On solutions to the Pn equations for thermal radiative transfer

We present results for the spherical harmonics (Pn) method for solving problems of time-dependent thermal radiative transport. We prove a theorem that demonstrates that in the streaming limit, the spatially and temporally continuous Pn equations will allow negative energy densities for any finite order of n. We also develop an implicit numerical method for solving the Pn equations to explore the impact of the theorem. The numerical method uses a high-resolution Riemann solver to produce an upwinded discretization. We employ a quasi-linear approach to integrate the nonlinearites added to make the scheme non-oscillatory.

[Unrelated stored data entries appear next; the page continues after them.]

`config.mk`:
```
export PLATFORM = sky130hd
export DESIGN_NAME = counter_scheduler
export DESIGN_NICKNAME = d
export VERILOG_FILES = /design/src/rtl/counter_scheduler.sv
export SDC_FILE = /design/constraint.sdc
export NUM_CORES = 1
export LEC_CHECK = 0
export CAP_MARGIN = 20
export CORE_ASPECT_RATIO = 1.5
export CORE_MARGIN = 8
export CORE_UTILIZATION = 53
export CTS_CLUSTER_SIZE = 20
export DETAILED_ROUTE_END_ITERATION = 8
export PLACE_DENSITY = 0.81
export SLEW_MARGIN = 40
export SYNTH_ARGS = -nofsm -noshare
export SYNTH_HDL_FRONTEND = slang
export SYNTH_SLANG_ARGS = --single-unit
export TNS_END_PERCENT = 1
```
`constraint.sdc`:
```
create_clock -name clock -period 4.32 [get_ports clock]
set_input_delay 0.432 -clock clock [delete_from_list [all_inputs] [get_ports clock]]
set_output_delay 0.432 -clock clock [all_outputs]
set_load 0.05 [all_outputs]
```
==> config.mk <==
export PLATFORM = sky130hd
export DESIGN_NAME = comma_aligner
export DESIGN_NICKNAME = d
export VERILOG_FILES = /design/src/rtl/comma_aligner_pkg.sv /design/src/rtl/comma_aligner.sv
export SDC_FILE = /design/constraint.sdc
export NUM_CORES = 1
export LEC_CHECK = 0
export BUFFER_PORTS_ARGS = -buffer_cell sky130_fd_sc_hd__clkbuf_2
export CORE_MARGIN = 2
export CORE_UTILIZATION = 63
export CTS_CLUSTER_DIAMETER = 120
export DETAILED_ROUTE_END_ITERATION = 8
export PLACE_DENSITY = 0.84
export RECOVER_POWER = 50
export REMOVE_ABC_BUFFERS = 1
export SETUP_SLACK_MARGIN = 0.4
export SYNTH_ARGS = -nofsm -noshare
export SYNTH_HDL_FRONTEND = slang
export SYNTH_SLANG_ARGS = --single-unit
==> constraint.sdc <==
create_clock -name clk -period 3.6 [get_ports clk]
set_input_delay 0 -clock clk [delete_from_list [all_inputs] [get_ports clk]]
set_output_delay 0 -clock clk [all_outputs]
set_load 0.02 [all_outputs]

We use the backward Euler method for time integration and treat the material interaction terms fully nonlinearly. Reflecting boundary conditions for the Pn equations are presented and we show how to implement this boundary condition using ghost cells. The implicit method was able to produce robust results to thermal transport problems in one and two dimensions. The numerical method is used to analyze the accuracy of various Pn expansion orders on several problems. In two-dimensional problems the numerical Pn solutions contained negative radiation energy densities as predicted by our theorem. The numerical results showed that the material temperature also became negative, a result outside the scope of the theorem. Our numerical method can handle these negative values, but they would cause problems in a radiation-hydrodynamics calculation.